* [To do] Please copy out each line of the listing that contains the word "wire".

* [Entries supplied]
File: config.mk
export PLATFORM = sky130hd
export DESIGN_NAME = clkgen_sync_top
export DESIGN_NICKNAME = d
export VERILOG_FILES = /design/src/rtl/clkgen_pkg.sv /design/src/rtl/clkgen_regs.sv /design/src/rtl/clkgen_presc.sv /design/src/rtl/clkgen_gate.sv /design/src/rtl/clkgen_sync_top.sv
export SDC_FILE = /design/constraint.sdc
export NUM_CORES = 1
export LEC_CHECK = 0
export BUFFER_PORTS_ARGS = -buffer_cell sky130_fd_sc_hd__buf_2
export CORE_MARGIN = 5
export CORE_UTILIZATION = 50
export DETAILED_ROUTE_END_ITERATION = 8
export PLACE_DENSITY = 0.72
export SETUP_SLACK_MARGIN = 0.05
export SLEW_MARGIN = 10
export SYNTH_ARGS = -nofsm -noshare
export SYNTH_HDL_FRONTEND = slang
export SYNTH_SLANG_ARGS = --single-unit
File: constraint.sdc
create_clock -name clk -period 1.76 [get_ports clk]
set_input_delay 0.264 -clock clk [delete_from_list [all_inputs] [get_ports clk]]
set_output_delay 0.264 -clock clk [all_outputs]
set_load 0.05 [all_outputs]
File: src/rtl/clkgen_pkg.sv
package clkgen_pkg;

    // Width of the divider select field; the prescaler counter spans 2^SELW bits.
    localparam int unsigned CG_SELW = 3;
    localparam int unsigned CG_PSW  = 1 << CG_SELW;

    typedef struct packed {
        logic                div;
        logic [CG_SELW-1:0]  sel;
    } div_cfg_t;

    localparam div_cfg_t CG_CFG_RESET = '{div: 1'b0, sel: '0};

    function automatic int unsigned cg_max(int unsigned a, int unsigned b);
        return (a > b) ? a : b;
    endfunction

    // True when a domain with this setting pulses on a main tick at count cnt.
    function automatic logic period_hit(logic [CG_PSW-1:0] cnt, div_cfg_t cfg);
        logic hit;
        hit = 1'b1;
        if (cfg.div) begin
            for (int b = 0; b < int'(CG_PSW); b++) begin
                if (b <= int'(cfg.sel) && !cnt[b]) begin
                    hit = 1'b0;
                end
            end
        end
        return hit;
    endfunction

endpackage

File: src/rtl/clkgen_regs.sv
module clkgen_regs
    import clkgen_pkg::*;
#(
    parameter int unsigned NSRC      = 4,
    parameter int unsigned NGRP      = 3,
    parameter int unsigned ND        = 4,
    parameter int unsigned NMOD      = 4,
    parameter int unsigned ADDRW     = 3,
    parameter int unsigned DATAW     = 4,
    parameter int unsigned SRCW      = 2,
    parameter int unsigned MASK_BASE = 4
) (
    input  logic                    clk,
    input  logic                    rst,
    input  logic                    wr_en,
    input  logic [ADDRW-1:0]        wr_addr,
    input  logic [DATAW-1:0]        wr_data,
    input  logic [NSRC-1:0]         src_ready,
    output logic [SRCW-1:0]         pend_src,
    output div_cfg_t [NGRP-1:0]     pend_cfg,
    output logic [ND*NMOD-1:0]      mod_on,
    output logic                    cfg_err
);

    logic src_ok;

    // Requested source must exist and be ready.
    always_comb begin
        src_ok = 1'b0;
        for (int s = 0; s < int'(NSRC); s++) begin
            if (wr_data[SRCW-1:0] == SRCW'(s)) begin
                src_ok = src_ready[s];
            end
        end
    end

    always_ff @(posedge clk) begin
        if (rst) begin
            pend_src <= '0;
            pend_cfg <= {NGRP{CG_CFG_RESET}};
            mod_on   <= '1;
            cfg_err  <= 1'b0;
        end else if (wr_en) begin
            if (wr_addr == ADDRW'(0)) begin
                if (src_ok) begin
                    pend_src <= wr_data[SRCW-1:0];
                end else begin
                    cfg_err <= 1'b1;
                end
            end
            for (int g = 0; g < int'(NGRP); g++) begin
                if (wr_addr == ADDRW'(1 + g)) begin
                    pend_cfg[g] <= div_cfg_t'(wr_data[CG_SELW:0]);
                end
            end
            for (int d = 0; d < int'(ND); d++) begin
                if (wr_addr == ADDRW'(MASK_BASE + d)) begin
                    mod_on[d*NMOD +: NMOD] <= wr_data[NMOD-1:0];
                end
            end
        end
    end

endmodule

File: src/rtl/clkgen_presc.sv
module clkgen_presc
    import clkgen_pkg::*;
#(
    parameter int unsigned NSRC = 4,
    parameter int unsigned NGRP = 3,
    parameter int unsigned SRCW = 2
) (
    input  logic                    clk,
    input  logic                    rst,
    input  logic [NSRC-1:0]         src_tick,
    input  logic [SRCW-1:0]         pend_src,
    input  div_cfg_t [NGRP-1:0]     pend_cfg,
    output logic                    main_tick,
    output logic [CG_PSW-1:0]       cnt,
    output div_cfg_t [NGRP-1:0]     act_cfg
);

    logic [SRCW-1:0] act_src;
    logic            commit;

    always_comb begin
        main_tick = 1'b0;
        for (int s = 0; s < int'(NSRC); s++) begin
            if (act_src == SRCW'(s)) begin
                main_tick = src_tick[s];
            end
        end
    end

    // Every divided period ends together when the count wraps.
    assign commit = main_tick && (&cnt);

    always_ff @(posedge clk) begin
        if (rst) begin
            act_src <= '0;
            act_cfg <= {NGRP{CG_CFG_RESET}};
            cnt     <= '0;
        end else if (main_tick) begin
            cnt <= cnt + 1'b1;
            if (commit) begin
                act_src <= pend_src;
                act_cfg <= pend_cfg;
            end
        end
    end

endmodule

File: src/rtl/clkgen_gate.sv
module clkgen_gate
    import clkgen_pkg::*;
#(
    parameter int unsigned ND   = 4,
    parameter int unsigned NMOD = 4,
    parameter int unsigned NGRP = 3
) (
    input  logic                    clk,
    input  logic                    rst,
    input  logic                    main_tick,
    input  logic [CG_PSW-1:0]       cnt,
    input  div_cfg_t [NGRP-1:0]     act_cfg,
    input  logic                    sleep_in,
    input  logic [ND*NMOD-1:0]      mod_on,
    output logic [ND-1:0]           dom_en,
    output logic [ND*NMOD-1:0]      mod_en
);

    logic [ND-1:0] hit;
    logic [ND-1:0] fire;

    // Domains 0 and 1 share group 0; peripheral bus k uses group k+1.
    for (genvar d = 0; d < int'(ND); d++) begin : g_dom
        localparam int unsigned GRP = (d < 2) ? 0 : d - 1;
        assign hit[d] = period_hit(cnt, act_cfg[GRP]);
    end

    assign fire = hit & {ND{main_tick & ~sleep_in}};

    always_ff @(posedge clk) begin
        if (rst) begin
            dom_en <= '0;
            mod_en <= '0;
        end else begin
            dom_en <= fire;
            for (int d = 0; d < int'(ND); d++) begin
                mod_en[d*NMOD +: NMOD] <= {NMOD{fire[d]}} & mod_on[d*NMOD +: NMOD];
            end
        end
    end

endmodule

File: src/rtl/clkgen_sync_top.sv
module clkgen_sync_top
    import clkgen_pkg::*;
#(
    parameter  int unsigned NSRC      = 4,
    parameter  int unsigned NPB       = 2,
    parameter  int unsigned NMOD      = 4,
    localparam int unsigned ND        = 2 + NPB,
    localparam int unsigned NGRP      = 1 + NPB,
    localparam int unsigned MASK_BASE = 1 + NGRP,
    localparam int unsigned ADDRW     = $clog2(MASK_BASE + ND),
    localparam int unsigned SRCW      = (NSRC > 1) ? $clog2(NSRC) : 1,
    localparam int unsigned DATAW     = cg_max(cg_max(NMOD, CG_SELW + 1), SRCW)
) (
    input  logic                 clk,
    input  logic                 rst,
    input  logic [NSRC-1:0]      src_tick,
    input  logic [NSRC-1:0]      src_ready,
    input  logic                 wr_en,
    input  logic [ADDRW-1:0]     wr_addr,
    input  logic [DATAW-1:0]     wr_data,
    input  logic                 sleep_in,
    output logic [ND-1:0]        dom_en,
    output logic [ND*NMOD-1:0]   mod_en,
    output logic                 cfg_err
);

    logic [SRCW-1:0]        pend_src;
    div_cfg_t [NGRP-1:0]    pend_cfg;
    div_cfg_t [NGRP-1:0]    act_cfg;
    logic [ND*NMOD-1:0]     mod_on;
    logic                   main_tick;
    logic [CG_PSW-1:0]      cnt;

    clkgen_regs #(
        .NSRC(NSRC), .NGRP(NGRP), .ND(ND), .NMOD(NMOD),
        .ADDRW(ADDRW), .DATAW(DATAW), .SRCW(SRCW), .MASK_BASE(MASK_BASE)
    ) regs_i (
        .clk(clk), .rst(rst),
        .wr_en(wr_en), .wr_addr(wr_addr), .wr_data(wr_data),
        .src_ready(src_ready),
        .pend_src(pend_src), .pend_cfg(pend_cfg),
        .mod_on(mod_on), .cfg_err(cfg_err)
    );

    clkgen_presc #(
        .NSRC(NSRC), .NGRP(NGRP), .SRCW(SRCW)
    ) presc_i (
        .clk(clk), .rst(rst),
        .src_tick(src_tick), .pend_src(pend_src), .pend_cfg(pend_cfg),
        .main_tick(main_tick), .cnt(cnt), .act_cfg(act_cfg)
    );

    clkgen_gate #(
        .ND(ND), .NMOD(NMOD), .NGRP(NGRP)
    ) gate_i (
        .clk(clk), .rst(rst),
        .main_tick(main_tick), .cnt(cnt), .act_cfg(act_cfg),
        .sleep_in(sleep_in), .mod_on(mod_on),
        .dom_en(dom_en), .mod_en(mod_en)
    );

endmodule

==> flow_metrics.py, run 1 <==
metrics = {
    "global_route": {
        "track_usage_pct": 17.88,
        "gr-total-overflow": 0,
        "antenna_found_initial": 0,
        "grt_pass1_wl_mm": 10.28,
        "grt_max_degree": 54,
        "grt_pass1_vias": 2173,
    },
    "worst_setup_path": {
        "reg2reg_to": "presc_i.act_cfg[4]",
        "path_max_fanout": 7,
        "critPathKind": "register to register",
        "reg2reg_depth": 4,
        "cp.required_ns": 1.97,
        "crit_path_top_delay_cell": "mux4_2",
        "cp-start-kind": "register",
        "reg2reg_from": "presc_i.act_src[0]",
        "slowest_delay_ns": 0.60,
        "path_cells": "mux4_2 -> nand3_2 -> mux2i_1 -> nor2_1",
        "end_kind": "register",
        "crit_arrival_ns": 1.84,
        "rrSetupSlack_ns": 0.13,
    },
    "synth": {
        "yosysTopAreaCell": "dfxtp_1",
        "synth_seq_area_share_pct": 50.37,
        "synth_edf_count": 0,
        "synth_cell_types": 37,
        "synthCells": 300,
        "synthArstFlopShare_pct": 0,
        "synth.most_common_cell": "dfxtp_1",
        "synth_fp_nets": 320,
        "synth_common_cells": "72 x dfxtp_1, 50 x nor2_1, 27 x nand2_1",
        "netlist_area_um2": 2861,
        "ys_seq_elements": 72,
        "synth_ff_type": "dfxtp_1",
        "synth.top_cell.area_share_pct": 50.37,
        "postSynthAreaPerCell_um2": 9.538,
        "synth.area.top_cells": "dfxtp_1 50%, mux2i_1 8.7%, nor2_1 6.6%, a211o_1 4.0%, nand2_1 3.5%",
        "ys.warnings.count": 0,
    },
    "finish": {
        "syn_to_final_growth_pct": 14.74,
        "fin_nets": 363,
        "drive_gt1_share_pct": 21.90,
        "diodes": 0,
        "final_util_pct": 59.26,
        "n_fill_cell": 522,
    },
    "timing": {
        "tightest_slew_ns": 0.7997,
        "fin_crit_sh_pct": 92.53,
        "post-route-min-period_ns": 1.629,
        "worst_slack_ns": 0.1315,
        "hold_violations": 0,
        "setup_viol": 0,
        "slew_headroom_pct": 46.69,
        "fmax_mhz": 614.1,
        "tns_ns": 0,
        "rsz0062_at_grt": "true",
        "drv_slew": 0,
        "whs_ns": 0.2737,
        "worst_clock_skew_ns": 0.007675,
    },
    "routing": {
        "avgViaCountPerCell": 5.248,
        "drcViolationCount": 0,
        "wl_mm": 6.092,
        "drtIter0Drc": 134,
        "post_drt_wl_per_cell_um": 14.54,
        "via_count": 2199,
        "drtAntennaViolNets": 0,
        "drtPass1Iterations": 4,
    },
    "clock_network": {
        "cts_sinks": 72,
        "h-tree-depth": 3,
        "cts_root_buf": "clkbuf_8",
        "cts.hold.buffers_added": 0,
        "clock_insertion_delay_worst_skew_ns": 0.34,
        "clk_path_buf_depth": 2,
        "numCtsBuffers": 9,
        "cts_setup_buffers": 0,
        "tritoncts": "yes",
        "clk_pin_slew_ns": 0.08,
        "ctsResizeCount": 0,
    },
    "floorplanning": {
        "die_height_um": 85.65,
        "die_x_um": 85.65,
        "fp.coreArea_um2": 5540,
        "io_pins": 40,
        "start_util_pct": 51.65,
        "die_area_um2": 7336,
        "num_rows": 27,
    },
    "power_and_ir_drop": {
        "p_total_uw": 3101,
        "leakage_uw": 0.001441,
        "vdd_drop_max_mv": 0.4909,
        "p_per_area_nw_per_um2": 944.7,
    },
    "min_path": {
        "hold_start": "wr_data[3]",
        "hp-class": "input port to register",
        "hold_path_depth": 2,
        "whs_endpoint": "regs_i.mod_on[3]",
    },
    "placed_design": {
        "port_buffers": 39,
        "place_hpwl_mm": 4.153,
        "gp_congestion": 0.8021,
        "place_ws_ns": 0.07425,
    },
    "job": {
        "cap_violations": 0,
    },
    "status": {
        "status": "complete, no violations",
    },
}
-- flip-flops by register name, indices dropped and copies added (netlist names), 2 cells and up --
name,flops
regs_i.pend_cfg,12
presc_i.cnt,8
presc_i.act_src,2
gate_i.dom_en,3
regs_i.pend_src,2
regs_i.mod_on,16
presc_i.act_cfg,12
gate_i.mod_en,16
-- worst max-delay path, delay by kind of cell (launching register included) --
family | cells | cell delay (ns)
flops | 1 | 0.36
mux | 2 | 0.82
simple gates | 2 | 0.31
-- cell type report --
cell class | instances | area, µm² | area share [%]
repair buffers | 47 | 255.2 | 7.774
multi-input cells | 208 | 1306 | 39.79
inverters | 5 | 18.77 | 0.5716
clock buffers | 10 | 137.6 | 4.192
clock inverters | 5 | 33.78 | 1.029
flip-flops and latches | 72 | 1441 | 43.90
well taps | 72 | 90.09 | 2.744
-- worst max-delay path by stage --
stage,startpoint,end,slack [ns],depth (start not counted)
floorplan,presc_i.act_src[0],gate_i.mod_en[0],0.17,7
global placement,presc_i.act_src[0],gate_i.mod_en[2],0.14,4
detailed placement,presc_i.act_src[0],gate_i.mod_en[4],0.07,4
CTS,presc_i.act_src[0],gate_i.mod_en[4],0.07,4
global route,presc_i.act_src[0],presc_i.cnt[6],0.04,5
finish,presc_i.act_src[0],presc_i.act_cfg[4],0.13,4
-- logic make-up after synthesis --
group	after synthesis	share of synthesized area [%]
adders and majority gates	1	0.4372
DFF	72	50.37
and+or+nand+nor	133	22.91
muxes	27	10.32
AOI/OAI and AO/OA	40	9.750
xor gates and xnor gates	6	1.836
buffers and inverters	21	4.372
-- through the flow --
stage                     cell area [µm²]  instances
after floorplan                      2861        300
after global placement               3100        403
after detailed placement             3100        403
after CTS                            3272        418
after global routing                 3283        419
final                                3283        419
-- metal layers --
| layer | vias up | GRT usage (%) | part of all wire [%] |
|---|---|---|---|
| met2 | 53 | 28.53 | 46 |
| li1 | 1107 | - | - |
| met3 | 6 | 3.842 | 4.1 |
| met5 | - | 0 | 0 |
| met4 | 0 | 9.209 | 1.5 |
| met1 | 1033 | 22.73 | 48 |
-- report_power, final --
group,total [µW],internal [µW],leakage (µW),switching (µW)
logic,276,92.1,0.000772,184
clock network,1140,539,0.0000841,599
registers,1690,1670,0.000585,16.0
total,3100,2300,0.00144,799
-- cell usage in the layout (no fill, tap or decap), drive strengths merged, types with 2 or more instances in the layout --
master    instances
nor3             20
nand3             2
and2              2
nand4             3
dfxtp            72
clkinv            3
nand2            27
xor2              4
mux2i            25
a21oi            11
o21a              3
xnor2             2
a211o            16
mux4              2
o21ai             7
inv               5
nor2             52
clkinvlp          2
buf              47
clkbuf           10
a21boi            3
nand2b            5
and3              2
nor2b            15
(Power assumes the default switching activity.)
==> run 2: changes to the inputs <==
BUFFER_PORTS_ARGS = default   (was -buffer_cell sky130_fd_sc_hd__buf_2)
CORE_ASPECT_RATIO = 1.75   (was default)
DONT_BUFFER_PORTS = 1   (was default)
PLACE_DENSITY = 0.66   (was 0.72)
==> flow_metrics.py, run 2 (synthesis gave the netlist of run 1 again) <==
metrics = {
    "floorplanning": {
        "die_height_um": 110.1,
        "start_util_pct": 51.23,
        "die_area_um2": 7395,
        "num_rows": 36,
        "fp.coreArea_um2": 5585,
        "io_pins": 40,
        "die_x_um": 67.19,
    },
    "routing": {
        "wl_mm": 5.963,
        "drtIter0Drc": 71,
        "drcViolationCount": 0,
        "via_count": 2009,
        "avgViaCountPerCell": 5.273,
        "post_drt_wl_per_cell_um": 15.65,
        "drtAntennaViolNets": 0,
        "drtPass1Iterations": 4,
    },
    "power_and_ir_drop": {
        "p_clk_share_pct": 41.0,
        "p_per_area_nw_per_um2": 1035,
        "switching_share_pct": 23.51,
        "internal-power_uw": 2463,
        "vdd_drop_max_mv": 0.7085,
        "combPwrFrac_pct": 4.5,
        "leakage_uw": 0.001267,
        "seqPwrFrac_pct": 54.5,
        "p_sw_uw": 756.9,
    },
    "global_route": {
        "grt_max_degree": 38,
        "track_usage_pct": 18.45,
        "gr-total-overflow": 0,
        "antenna_found_initial": 0,
        "grt_pass1_wl_mm": 9.936,
        "grt_pass1_vias": 2046,
    },
    "timing": {
        "tightest_slew_ns": 0.5750,
        "fin_crit_sh_pct": 90.90,
        "rsz0062_at_grt": "false",
        "setup_viol": 0,
        "slew_headroom_pct": 61.67,
        "whs_ns": 0.01682,
        "worst_clock_skew_ns": 0.003266,
        "drv_slew": 0,
        "tns_ns": 0,
        "hold_violations": 0,
        "fmax_mhz": 625.1,
        "post-route-min-period_ns": 1.600,
    },
    "worst_setup_path": {
        "cp.required_ns": 1.99,
        "slowest_delay_ns": 0.59,
        "crit_path_end": "presc_i.act_cfg[8]",
        "critPathKind": "register to register",
        "crit_path_top_delay_cell": "mux4_2",
        "path_depth": 4,
        "cp-start-kind": "register",
        "path_delay_family": "multiplexers",
        "path_max_fanout": 14,
        "path_cells": "mux4_2 -> nand3_4 -> mux2i_1 -> nor2_1",
        "rrSetupSlack_ns": 0.16,
        "crit_arrival_ns": 1.83,
        "reg2reg_depth": 4,
        "end_kind": "register",
        "cp-startpoint": "presc_i.act_src[0]",
        "reg2reg_from": "presc_i.act_src[0]",
        "reg2reg_to": "presc_i.act_cfg[8]",
        "worstPathBufferInverterCount": 0,
    },
    "finish": {
        "diodes": 0,
        "final_common_cell": "dfxtp_1",
        "drive_gt1_share_pct": 11.48,
        "syn_to_final_growth_pct": 8.745,
        "fin_nets": 320,
        "final_util_pct": 55.71,
        "final_cell_mix": "72 x dfxtp_1, 50 x nor2_1, 27 x nand2_1, 25 x mux2i_1, 19 x nor3_1",
        "largestRegisters": "gate_i.mod_en (16), regs_i.mod_on (16)",
    },
    "job": {
        "cap_violations": 0,
    },
    "clock_network": {
        "clk_path_buf_depth": 2,
        "cts_root_buf": "clkbuf_8",
        "h-tree-depth": 3,
        "clk_pin_slew_ns": 0.07,
        "cts_setup_buffers": 0,
        "numCtsBuffers": 9,
        "clock_insertion_delay_worst_skew_ns": 0.34,
        "tritoncts": "yes",
        "cts_sinks": 72,
    },
    "placed_design": {
        "gp_congestion": 0.8072,
        "port_buffers": 0,
        "place_hpwl_mm": 4.134,
    },
    "min_path": {
        "hp-class": "input port to register",
    },
    "status": {
        "status": "complete, no violations",
    },
}
==> run 2: cell types whose count changed in the layout (fill, tap and decap cells not counted) <==
cell       change
a21oi_1        -1
a21oi_2        +1
buf_12         +1
buf_2         -39
buf_4          -4
bufinv_16      +1
clkbuf_8       +1
clkinv_4       -1
nand3_2        -1
==> run 2: worst min-delay path by stage <==
stage | start | endpoint | slack (ns) | depth (start not counted)
global placement | rst | presc_i.act_cfg[7] | 0.34 | 1
finish | rst | regs_i.mod_on[10] | 0.02 | 1
global route | rst | regs_i.mod_on[12] | 0.0009 | 1
floorplan | wr_data[2] | regs_i.mod_on[10] | 0.38 | 1
CTS | rst | regs_i.mod_on[12] | 0.002 | 1
detailed placement | rst | regs_i.pend_cfg[11] | 0.35 | 1
==> run 2: timing repair <==
action                                  4_1_cts  5_1_grt
endpoints found under the hold margin        37        0
hold buffers                                  1        0
resized for setup                             0        2
endpoints found under the setup margin        0       16
==> run 2: final cells by class <==
type | instances | area (µm²)
repair buffers | 5 | 50.05
clock inverters | 5 | 55.05
multi-input cells | 207 | 1300
flip-flops and latches | 72 | 1441
fillers | 540 | 2474
well taps | 76 | 95.09
inverters | 5 | 18.77
clock buffers | 11 | 151.4
==> run 2: power groups by stage <==
| stage | registers, µW | clock network (µW) | logic [µW] |
|---|---|---|---|
| floorplan | 1790 | 0 | 129 |
| global placement | 1790 | 0 | 124 |
| detailed placement | 1790 | 0 | 127 |
| CTS | 1760 | 1350 | 145 |
| global route | 1760 | 1430 | 163 |
| finish | 1760 | 1320 | 144 |
==> run 2: layer usage <==
layer / global-route usage [%] / share of wire (%)
met5: 0 / 0
met4: 7.983 / 1.9
met3: 6.288 / 4.3
met2: 31.60 / 55
met1: 20.32 / 39
==> run 2: metrics by stage <==
stage | cells | power (µW) | cell area [µm²] | worst slack, ns
floorplan | 300 | 1921 | 2861 | 0.1674
global placement | 364 | 1918 | 2880 | 0.09990
detailed placement | 364 | 1921 | 2880 | 0.09123
CTS | 381 | 3252 | 3107 | 0.07384
global route | 381 | 3349 | 3112 | 0.08546
finish | 381 | 3220 | 3112 | 0.1602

* [Result]
| layer | vias up | GRT usage (%) | part of all wire [%] |
layer / global-route usage [%] / share of wire (%)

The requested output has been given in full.